Po wycofanie serii Secrets d’Essences odczuwałem pewien smutek, ponieważ to było prawdziwe zjawisko na średniej półce.
Ostatnio jednak z lubością używałem zapachu z najnowszej linii tej marki – Yves Rocher Nouveau Genre.
Zapach mocno nawiązuje do dawnej legendy, perfum Neonatura Cocoon. To kakaowa paczula o wyraźnie zaznaczonym trzonie, ale z ciekawymi elementami pobocznymi. Producent deklaruje tutaj tylko dwie nuty: paczulę i bób tonkę. Nie do końca tak jest.
Paczula to absolutna dominanta kompozycji. Od samego początku do najgłębszej bazy. Nie jest to jednak czysta paczulą, jaką znamy z olejków. Nie jest też zimna, ani szczurza. Ma w sobie pewną słodycz, a ziemistość nie ma tutaj przejmującego i odrażającego wydźwięku. Po długich i szczodrych testach doszedłem do wniosku, że Marie Salamagne dość ciekawie zabawiła się frakcjami olejku z paczuli. Najbardziej znaną frakcją tej esencji jest „serce paczuli”, czyli paczula słodka, waniliowa, którą używa się na masową skalę w przemyśle perfumeryjnym. I tutaj ona z pewnością też jest. Jednak nie tylko ona.

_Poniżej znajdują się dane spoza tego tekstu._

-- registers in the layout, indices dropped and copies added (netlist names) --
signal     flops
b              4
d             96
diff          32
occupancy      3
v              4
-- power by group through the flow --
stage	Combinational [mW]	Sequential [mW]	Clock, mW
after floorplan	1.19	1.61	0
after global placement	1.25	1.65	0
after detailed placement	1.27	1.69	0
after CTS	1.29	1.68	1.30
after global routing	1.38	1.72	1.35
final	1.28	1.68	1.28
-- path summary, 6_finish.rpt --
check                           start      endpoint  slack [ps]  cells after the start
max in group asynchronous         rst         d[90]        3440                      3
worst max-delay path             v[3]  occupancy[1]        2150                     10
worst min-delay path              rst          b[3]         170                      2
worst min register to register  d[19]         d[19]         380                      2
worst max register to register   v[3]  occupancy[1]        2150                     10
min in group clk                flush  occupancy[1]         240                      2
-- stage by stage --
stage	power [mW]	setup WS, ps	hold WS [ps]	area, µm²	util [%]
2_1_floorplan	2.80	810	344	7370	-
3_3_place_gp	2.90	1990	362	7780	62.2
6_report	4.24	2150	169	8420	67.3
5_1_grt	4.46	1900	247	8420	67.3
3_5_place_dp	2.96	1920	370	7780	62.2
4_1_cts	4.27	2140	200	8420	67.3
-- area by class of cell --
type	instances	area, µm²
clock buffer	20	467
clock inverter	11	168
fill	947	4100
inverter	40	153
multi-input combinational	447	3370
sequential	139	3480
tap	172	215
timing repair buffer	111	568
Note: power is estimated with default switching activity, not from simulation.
$ cat src/flat_wrapper.sv
// flat-port wrapper written by rule: the top's interface ports become plain ports
module mem_port_arbiter_flat 
#(
  parameter int AW           = 16,
  parameter int DW           = 16,
  parameter int STARVE_LIMIT = 8
)
  (clk, rst, bus_cpu_req, bus_cpu_we, bus_cpu_addr, bus_cpu_wdata, bus_dbg_req, bus_dbg_we, bus_dbg_addr, bus_dbg_wdata, bus_ram_rdata, bus_cpu_rdata, bus_cpu_stall, bus_dbg_gnt, bus_dbg_rvalid, bus_dbg_rdata, bus_ram_addr, bus_ram_wdata, bus_ram_we);
  mem_port_arbiter_if #(.AW(AW), .DW(DW)) bus_i ();
  input logic clk;
  input logic rst;
  input wire logic [$bits(bus_i.cpu_req)-1:0] bus_cpu_req;
  input wire logic [$bits(bus_i.cpu_we)-1:0] bus_cpu_we;
  input wire logic [$bits(bus_i.cpu_addr)-1:0] bus_cpu_addr;
  input wire logic [$bits(bus_i.cpu_wdata)-1:0] bus_cpu_wdata;
  input wire logic [$bits(bus_i.dbg_req)-1:0] bus_dbg_req;
  input wire logic [$bits(bus_i.dbg_we)-1:0] bus_dbg_we;
  input wire logic [$bits(bus_i.dbg_addr)-1:0] bus_dbg_addr;
  input wire logic [$bits(bus_i.dbg_wdata)-1:0] bus_dbg_wdata;
  input wire logic [$bits(bus_i.ram_rdata)-1:0] bus_ram_rdata;
  output wire logic [$bits(bus_i.cpu_rdata)-1:0] bus_cpu_rdata;
  output wire logic [$bits(bus_i.cpu_stall)-1:0] bus_cpu_stall;
  output wire logic [$bits(bus_i.dbg_gnt)-1:0] bus_dbg_gnt;
  output wire logic [$bits(bus_i.dbg_rvalid)-1:0] bus_dbg_rvalid;
  output wire logic [$bits(bus_i.dbg_rdata)-1:0] bus_dbg_rdata;
  output wire logic [$bits(bus_i.ram_addr)-1:0] bus_ram_addr;
  output wire logic [$bits(bus_i.ram_wdata)-1:0] bus_ram_wdata;
  output wire logic [$bits(bus_i.ram_we)-1:0] bus_ram_we;
  assign bus_i.cpu_req = bus_cpu_req;
  assign bus_i.cpu_we = bus_cpu_we;
  assign bus_i.cpu_addr = bus_cpu_addr;
  assign bus_i.cpu_wdata = bus_cpu_wdata;
  assign bus_i.dbg_req = bus_dbg_req;
  assign bus_i.dbg_we = bus_dbg_we;
  assign bus_i.dbg_addr = bus_dbg_addr;
  assign bus_i.dbg_wdata = bus_dbg_wdata;
  assign bus_i.ram_rdata = bus_ram_rdata;
  assign bus_cpu_rdata = bus_i.cpu_rdata;
  assign bus_cpu_stall = bus_i.cpu_stall;
  assign bus_dbg_gnt = bus_i.dbg_gnt;
  assign bus_dbg_rvalid = bus_i.dbg_rvalid;
  assign bus_dbg_rdata = bus_i.dbg_rdata;
  assign bus_ram_addr = bus_i.ram_addr;
  assign bus_ram_wdata = bus_i.ram_wdata;
  assign bus_ram_we = bus_i.ram_we;
  mem_port_arbiter #(.AW(AW), .DW(DW), .STARVE_LIMIT(STARVE_LIMIT)) u_core (.clk(clk), .rst(rst), .bus(bus_i));
endmodule
$ cat config.mk
export PLATFORM = sky130hd
export DESIGN_NAME = mem_port_arbiter_flat
export DESIGN_NICKNAME = d
export VERILOG_FILES = /design/src/rtl/mem_port_arbiter_if.sv /design/src/rtl/mem_port_arbiter.sv /design/src/flat_wrapper.sv
export SDC_FILE = /design/constraint.sdc
export NUM_CORES = 1
export LEC_CHECK = 0
export CELL_PAD_IN_SITES_DETAIL_PLACEMENT = 1
export CELL_PAD_IN_SITES_GLOBAL_PLACEMENT = 1
export CORE_ASPECT_RATIO = 0.5
export CORE_MARGIN = 2
export CORE_UTILIZATION = 17
export CTS_CLUSTER_DIAMETER = 50
export CTS_CLUSTER_SIZE = 20
export DETAILED_ROUTE_END_ITERATION = 6
export PLACE_DENSITY = 0.87
export SLEW_MARGIN = 20
export SYNTH_ARGS = -nofsm -noshare
export SYNTH_HDL_FRONTEND = slang
export SYNTH_SLANG_ARGS = --single-unit
$ cat constraint.sdc
create_clock -name clk -period 2 [get_ports clk]
set_input_delay 0.6 -clock clk [delete_from_list [all_inputs] [get_ports clk]]
set_output_delay 0.6 -clock clk [all_outputs]
set_load 0.03 [all_outputs]
### src/rtl/divide_pkg.sv
// divide_pkg: shared state encodings, default width and counter sizing for the divider
package divide_pkg;
  typedef enum logic [1:0] {IDLE = 2'b00, RUN = 2'b01, DONE = 2'b10} state_e;
  localparam int N_DEF = 32;
  function automatic int cnt_w(input int n);
    return (n > 1) ? $clog2(n) : 1;
  endfunction
endpackage

### src/rtl/divide_if.sv
// divide_if: LA/LB/s/Finish handshake and operand/result bus shared with the multiplier
interface divide_if #(parameter int n = 32);
  logic         LA;
  logic         LB;
  logic         s;
  logic [n-1:0] DataA;
  logic [n-1:0] DataB;
  logic [n-1:0] Q;
  logic [n-1:0] R;
  logic         Finish;
  logic         DivZero;
  modport master (output LA, LB, s, DataA, DataB, input Q, R, Finish, DivZero);
  modport slave  (input LA, LB, s, DataA, DataB, output Q, R, Finish, DivZero);
endinterface

### src/rtl/divide_step.sv
// divide_step: one combinational restoring step, shift in a dividend bit and try to subtract
module divide_step #(parameter int n = 32) (
  input  logic [n-1:0] r_i,
  input  logic         q_msb_i,
  input  logic [n-1:0] b_i,
  output logic [n-1:0] r_o,
  output logic         q_bit_o
);
  logic [n:0] t;
  logic [n:0] d;
  // Partial remainder is widened by one bit so R[n-1]=1 cannot overflow the compare
  assign t       = {r_i, q_msb_i};
  assign d       = t - {1'b0, b_i};
  assign q_bit_o = t >= {1'b0, b_i};
  assign r_o     = q_bit_o ? d[n-1:0] : t[n-1:0];
endmodule

### src/rtl/divide.sv
// divide: sequential restoring unsigned divider, one quotient bit per clock
module divide
  import divide_pkg::*;
#(parameter int n = N_DEF) (
  input  logic clk,
  input  logic reset,
  divide_if.slave bus
);
  localparam int CW = cnt_w(n);
  state_e        state_q, state_d;
  logic [n-1:0]  q_q, q_d, r_q, r_d, b_q, b_d;
  logic [CW-1:0] cnt_q, cnt_d;
  logic          dz_q, dz_d;
  logic [n-1:0]  r_nx;
  logic          q_bit;
  divide_step #(.n(n)) u_step (
    .r_i     (r_q),
    .q_msb_i (q_q[n-1]),
    .b_i     (b_q),
    .r_o     (r_nx),
    .q_bit_o (q_bit)
  );
  // State and datapath registers; reset wins over everything, including a running division
  always_ff @(posedge clk) begin
    if (reset) begin
      state_q <= IDLE;
      q_q     <= '0;
      r_q     <= '0;
      b_q     <= '0;
      cnt_q   <= '0;
      dz_q    <= 1'b0;
    end else begin
      state_q <= state_d;
      q_q     <= q_d;
      r_q     <= r_d;
      b_q     <= b_d;
      cnt_q   <= cnt_d;
      dz_q    <= dz_d;
    end
  end
  // Next-state and datapath updates; loads only in IDLE, start tests the registered divisor
  always_comb begin
    state_d = state_q;
    q_d     = q_q;
    r_d     = r_q;
    b_d     = b_q;
    cnt_d   = cnt_q;
    dz_d    = dz_q;
    case (state_q)
      IDLE: begin
        q_d = bus.LA ? bus.DataA : q_q;
        b_d = bus.LB ? bus.DataB : b_q;
        if (bus.s && b_q != '0) begin
          r_d     = '0;
          cnt_d   = CW'(n - 1);
          state_d = RUN;
        end else if (bus.s) begin
          q_d     = '1;
          r_d     = q_q;
          dz_d    = 1'b1;
          state_d = DONE;
        end
      end
      RUN: begin
        r_d     = r_nx;
        q_d     = {q_q[n-2:0], q_bit};
        cnt_d   = cnt_q - 1'b1;
        state_d = (cnt_q == '0) ? DONE : RUN;
      end
      DONE: begin
        state_d = bus.s ? DONE : IDLE;
        dz_d    = bus.s ? dz_q : 1'b0;
      end
      default: state_d = IDLE;
    endcase
  end
  assign bus.Q       = q_q;
  assign bus.R       = r_q;
  assign bus.Finish  = state_q == DONE;
  assign bus.DivZero = dz_q;
endmodule

### src/flat_wrapper.sv
// flat-port wrapper written by rule: the top's interface ports become plain ports
module divide_flat import divide_pkg::*;
#(parameter int n = N_DEF)
  (clk, reset, bus_LA, bus_LB, bus_s, bus_DataA, bus_DataB, bus_Q, bus_R, bus_Finish, bus_DivZero);
  divide_if #(.n(n)) bus_i ();
  input  logic clk;
  input  logic reset;
  input wire logic [$bits(bus_i.LA)-1:0] bus_LA;
  input wire logic [$bits(bus_i.LB)-1:0] bus_LB;
  input wire logic [$bits(bus_i.s)-1:0] bus_s;
  input wire logic [$bits(bus_i.DataA)-1:0] bus_DataA;
  input wire logic [$bits(bus_i.DataB)-1:0] bus_DataB;
  output wire logic [$bits(bus_i.Q)-1:0] bus_Q;
  output wire logic [$bits(bus_i.R)-1:0] bus_R;
  output wire logic [$bits(bus_i.Finish)-1:0] bus_Finish;
  output wire logic [$bits(bus_i.DivZero)-1:0] bus_DivZero;
  assign bus_i.LA = bus_LA;
  assign bus_i.LB = bus_LB;
  assign bus_i.s = bus_s;
  assign bus_i.DataA = bus_DataA;
  assign bus_i.DataB = bus_DataB;
  assign bus_Q = bus_i.Q;
  assign bus_R = bus_i.R;
  assign bus_Finish = bus_i.Finish;
  assign bus_DivZero = bus_i.DivZero;
  divide #(.n(n)) u_core (.clk(clk), .reset(reset), .bus(bus_i));
endmodule
### config.mk
export PLATFORM = sky130hd
export DESIGN_NAME = divide_flat
export DESIGN_NICKNAME = d
export VERILOG_FILES = /design/src/rtl/divide_pkg.sv /design/src/rtl/divide_if.sv /design/src/rtl/divide_step.sv /design/src/rtl/divide.sv /design/src/flat_wrapper.sv
export SDC_FILE = /design/constraint.sdc
export NUM_CORES = 1
export LEC_CHECK = 0
export CORE_UTILIZATION = 57
export DETAILED_ROUTE_END_ITERATION = 6
export PLACE_DENSITY = 0.87
export SLEW_MARGIN = 20
export SYNTH_ARGS = -nofsm -noshare
export SYNTH_HDL_FRONTEND = slang
export SYNTH_SLANG_ARGS = --single-unit
### constraint.sdc
create_clock -name clk -period 7.99 [get_ports clk]
set_input_delay 1.9975 -clock clk [delete_from_list [all_inputs] [get_ports clk]]
set_output_delay 1.9975 -clock clk [all_outputs]
set_load 0.01 [all_outputs]
==> flow_metrics.env <==
export IMPL_grt_pass1_wl_mm=33.96
export IMPL_cp_slowest_cell="and2_1"
export IMPL_cp_max_fo=25
export IMPL_p_per_area_nw_per_um2=293.1
export IMPL_postCtsHoldBufs=0
export IMPL_clkTransAtPathRegs_ns=0.07
export IMPL_gp_congestion=0.9058
export IMPL_wl_per_cell_um=18.32
export IMPL_yosysWarnings=0
export IMPL_fmax_mhz=240.3
export IMPL_final_core_util_pct=71.49
export IMPL_finalMaxSlewViolations=0
export IMPL_cp_data_arrival_time_ns=4.45
export IMPL_crit_required_ns=8.28
export IMPL_vias=7331
export IMPL_placementRows=40
export IMPL_layout_common_cells="a21oi_1, clkdlybuf4s50_1, dfxtp_1"
export IMPL_synth_xor_area_share_pct=3.388
export IMPL_endpoint_kind="flop"
export IMPL_grt_util_all_layers_pct=33.60
export IMPL_syn_to_final_growth_pct=22.52
export IMPL_finalHoldViolCount=0
export IMPL_ff_latch_area_um2=2082
export IMPL_postRouteAntennaNets=0
export IMPL_diodes=0
export IMPL_rrSetupSlack_ns=4.42
export IMPL_firstDrtPassIters=5
export IMPL_synth_compound_area_share_pct=30.30
export IMPL_synth_top_family_by_area="compound AO/OA/AOI/OAI gates"
export IMPL_worst_slew_pin_slew_ns=1.114
export IMPL_cts_repair_resize_count=0
export IMPL_die_w_um=112.7
export IMPL_synthSimpleGateAreaFrac_pct=20.63
export IMPL_post_route_period_util_pct=52.08
export IMPL_root_buffer="clkbuf_16"
export IMPL_hold_class="reg2reg"
export IMPL_p_seq_share_pct=27.5
export IMPL_synthAdderAreaFrac_pct=6.203
export IMPL_worstReg2RegStart="u_core.b_q[5]"
export IMPL_rr_endpoint="u_core.bus.R[31]"
export IMPL_p_leak_uw=0.003291
export IMPL_path_class="in2reg"
export IMPL_first_iter_violations=790
export IMPL_fin_crit_ns=4.161
export IMPL_finalClockSkew_ns=0.005508
export IMPL_synth_seq_cells=104
export IMPL_syn_area_per_cell_um2=7.545
export IMPL_hold_path_depth=2
export IMPL_drt_total_wl_mm=21.25
export IMPL_cp_slowest_stage_delay_ns=0.85
export IMPL_async_flop_share_pct=0
export IMPL_mappedNetlistArea_um2=6979
export IMPL_cts_tree="done"
export IMPL_die_area_um2=12690
export IMPL_antenna_found_initial=0
export IMPL_worst_ir_drop_vdd_v=0.0002053
export IMPL_cp_num_buf_inv=1
export IMPL_outcome="complete, no violations"
export IMPL_dpl_hpwl_mm=14.96
export IMPL_vias_per_cell=6.320
export IMPL_synthesis_instances=925
export IMPL_yosysSeqAreaShare_pct=29.83
export IMPL_p_switching_uw=1130
export IMPL_rsz0062_at_grt="no"
export IMPL_rr_worst_depth=7
export IMPL_cts_made_buffers=9
export IMPL_overflow=0
export IMPL_synth_cell_type_count=65
export IMPL_tns_ns=0
export IMPL_power_frac_comb_pct=55.5
export IMPL_setup_viol=0
export IMPL_first_global_vias=6631
export IMPL_timing_slew_headroom_pct=25.57
export IMPL_drive_above_1_share_pct=7.108
export IMPL_crit_family="compound AO/OA/AOI/OAI gates"
export IMPL_hold_end="u_core.b_q[29]"
export IMPL_drv_cap=0
export IMPL_synth_nets=1028
export IMPL_layout_commonest_cell="a21oi_1"
export IMPL_final_nets=1112
export IMPL_startpoint_type="input pin"
export IMPL_synth_mux_area_share_pct=2.456
export IMPL_cts_setup_buffers=0
export IMPL_start_util_pct=58.35
export IMPL_htree_levels=3
export IMPL_drc=0
export IMPL_nFillCells=925
export IMPL_multi_input_area_um2=4412
export IMPL_port_buffers=134
export IMPL_clk_path_buf_depth=2
export IMPL_io_pins=135
export IMPL_cts_sinks=104
export IMPL_synth_edff_count=0
export IMPL_clk_latency_ns=0.36
export IMPL_hold_start="u_core.b_q[29]"
export IMPL_pwr_share_clk_pct=17.1
export IMPL_core_area_um2=11960
export IMPL_p_int_uw=1377
export IMPL_ys_flop_type="dfxtp_1"
export IMPL_p_sw_share_pct=45.07
export IMPL_crit_path_cell_trace="clkdlybuf4s50_1 -> o21ai_2 -> and2_1 -> a21oi_1 -> a311o_1 -> a31oi_1"
export IMPL_grt_max_degree=105
export IMPL_die_h_um=112.7
## cell usage after synthesis, types with 4 or more instances
cell,n,area [µm²]
a211o_1,4,35.03
a211oi_1,17,127.6
a21o_1,16,120.1
a21oi_1,173,865.8
a22oi_1,23,172.7
a311oi_2,16,240.2
a31oi_1,11,68.82
and2_1,7,43.79
and3_1,10,62.56
and4_1,4,35.03
buf_1,4,15.01
buf_2,8,40.04
clkbuf_1,53,198.9
dfxtp_1,104,2082
ha_1,33,412.9
inv_1,53,198.9
mux2i_1,16,160.2
nand2_1,104,390.4
nand3_1,22,110.1
nand3_2,16,160.2
nand3b_1,4,30.03
nand4_1,7,43.79
nor2_1,84,315.3
nor4_1,9,56.30
o21ai_0,21,105.1
o21bai_1,6,45.04
or3_1,13,81.33
xnor2_1,20,175.2
xor2_1,7,61.31
## registers in the layout, summed over array words and instances, names as in the netlist
signal and flops:
u_core.b_q 32, u_core.bus.DivZero 1, u_core.bus.Q 32, u_core.bus.R 32, u_core.cnt_q 5, u_core.state_q 2
## cells by family (layout without fill, tap and decap cells)
logic type / count (synthesis) / after routing
AO/OA/AOI/OAI: 325 / 325
XOR/XNOR: 27 / 27
flip-flops: 104 / 104
AND/OR/NAND/NOR: 296 / 296
adder cells (fa/ha/maj): 34 / 34
multiplexers: 17 / 17
buffers and inverters: 122 / 210
## layer usage
| layer | track usage (%) | wire length [µm] | up-vias | share of wire (%) |
|---|---|---|---|---|
| met1 | 47.01 | 9425 | 3416 | 44 |
| li1 | - | - | 3486 | - |
| met3 | 6.965 | 1850 | 43 | 8.7 |
| met4 | 10.76 | 520 | 0 | 2.4 |
| met5 | 0 | 0 | - | 0 |
| met2 | 51.60 | 9457 | 386 | 44 |
## worst max-delay path by stage
stage / from / end / slack (ns) / depth (start not counted)
after floorplan: bus_s / u_core.bus.R[10] / 4.77 / 6
after global placement: bus_s / u_core.bus.R[29] / 3.33 / 6
after detailed placement: bus_s / u_core.bus.R[31] / 3.22 / 6
after CTS: bus_s / u_core.bus.R[31] / 3.59 / 6
after global routing: bus_s / u_core.bus.R[31] / 3.70 / 6
final: bus_s / u_core.bus.R[31] / 3.83 / 6
## cell type report
class	count	area share, %
clock buffer	10	2.678
clock inverter	5	0.4975
inverter	53	2.327
multi-input combinational	699	51.59
sequential	104	24.35
tap	147	2.151
timing repair buffer	142	16.40
## power groups by stage
stage / sequential, µW / clock, µW / combinational [µW]
finish: 688 / 428 / 1390
detailed placement: 694 / 0 / 1340
global placement: 693 / 0 / 1330
CTS: 683 / 426 / 1360
floorplan: 684 / 0 / 990
global route: 695 / 450 / 1500
## stage by stage
stage	instance area, µm²	setup slack, ns	hold slack (ns)	std cells	total power [µW]
floorplan	6979	4.765	0.4490	925	1674
global placement	8269	3.325	0.4594	1145	2022
detailed placement	8269	3.216	0.4647	1145	2035
CTS	8541	3.591	0.4767	1160	2468
global route	8551	3.702	0.4985	1160	2649
finish	8551	3.829	0.4777	1160	2506
## worst min-delay path, cell delays in order, from the launching register on
cell and delay (ns):
dfxtp_1 0.33, nand2_1 0.06, a21oi_1 0.05
Note: power is estimated with default switching activity, not from simulation.
--- src/rtl/cv32e40p_mutsel_window.sv ---
// Per-mutation compare window: counts transfers, flags the window end and
// captures the instruction number of the first mismatch.
module cv32e40p_mutsel_window #(
  parameter int WINDOW_LEN = 256,
  parameter bit EARLY_EXIT = 1'b1,
  localparam int CNT_W = $clog2(WINDOW_LEN + 1)
) (
  input  logic             clk,
  input  logic             rst_n,
  input  logic             clear,
  input  logic             xfer,
  input  logic             mismatch,
  output logic             win_end,
  output logic             det,
  output logic [CNT_W-1:0] first
);

  localparam logic [CNT_W-1:0] LAST = CNT_W'(WINDOW_LEN - 1);
  localparam logic [CNT_W-1:0] NONE = CNT_W'(WINDOW_LEN);

  logic [CNT_W-1:0] cnt_q, first_q;
  logic             det_q;
  logic             hit;

  assign hit = xfer & mismatch;

  always_ff @(posedge clk or negedge rst_n) begin
    if (!rst_n) begin
      cnt_q   <= '0;
      first_q <= '0;
      det_q   <= 1'b0;
    end else if (clear) begin
      cnt_q   <= '0;
      first_q <= NONE;
      det_q   <= 1'b0;
    end else if (xfer) begin
      cnt_q <= cnt_q + 1'b1;
      if (hit && !det_q) begin
        det_q   <= 1'b1;
        first_q <= cnt_q;
      end
    end
  end

  // Include the current transfer so the closing cycle reports its own mismatch.
  assign det     = det_q | hit;
  assign first   = det_q ? first_q : (hit ? cnt_q : NONE);
  assign win_end = xfer & ((cnt_q == LAST) | (EARLY_EXIT & mismatch));

endmodule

Efekt ziemistości, trochę mokrej gleby po deszczu to tak jakby efekt wyciągnięcia frakcji z „głowy” olejku paczulowego. Kakaowe niuanse są zaś charakterystyczne dla późnego „serca” i „bazy” olejku paczulowego. Nouveau Genre sprawia wrażenie perfum, które powstały przez wykorzystanie jedynie pewnych puzzli z całości esencji. To piękne wrażenie. Nie mam oczywiście pewności, że twórczyni tak właśnie zrobiła, ale liczy się finalny efekt.
Jestem jednak w 100% pewien, że w składzie perfum Yves Rocher znajdziemy znacznie więcej niż tylko dwa składniki. Obstawiałbym oddzielnie wanilię i białe piżma. Być może trochę przypraw i ingrediencji cedrowo-sandałowo-ambrowych. Nie wnikam, czy są naturalne, czy nie – pachną jednak prawdziwie. Nouveau Genre nawet w najpóźniejszej bazie zachowuje niesamowitą szlachetność.
W skrócie: znajdziemy tu subtelną słodycz, kakaowe tony, trochę przypraw. Momentami objawi się coś puchato-piżmowego w stylu Chabaud Lait Chocolat lub Parfumerie Generale Musc Maori. I nawet w bazie są to perfumy żyjące i świetne.
Opinia końcowa o zapachu Yves Rocher Nouveau Genre
To chyba jeden z najciekawszych zapachów z nowej linii Yves Rocher. Poziomem dorównuje dawnej serii Secrets d’Essences. Również fani Neonatury Cocoon powinni koniecznie go poznać.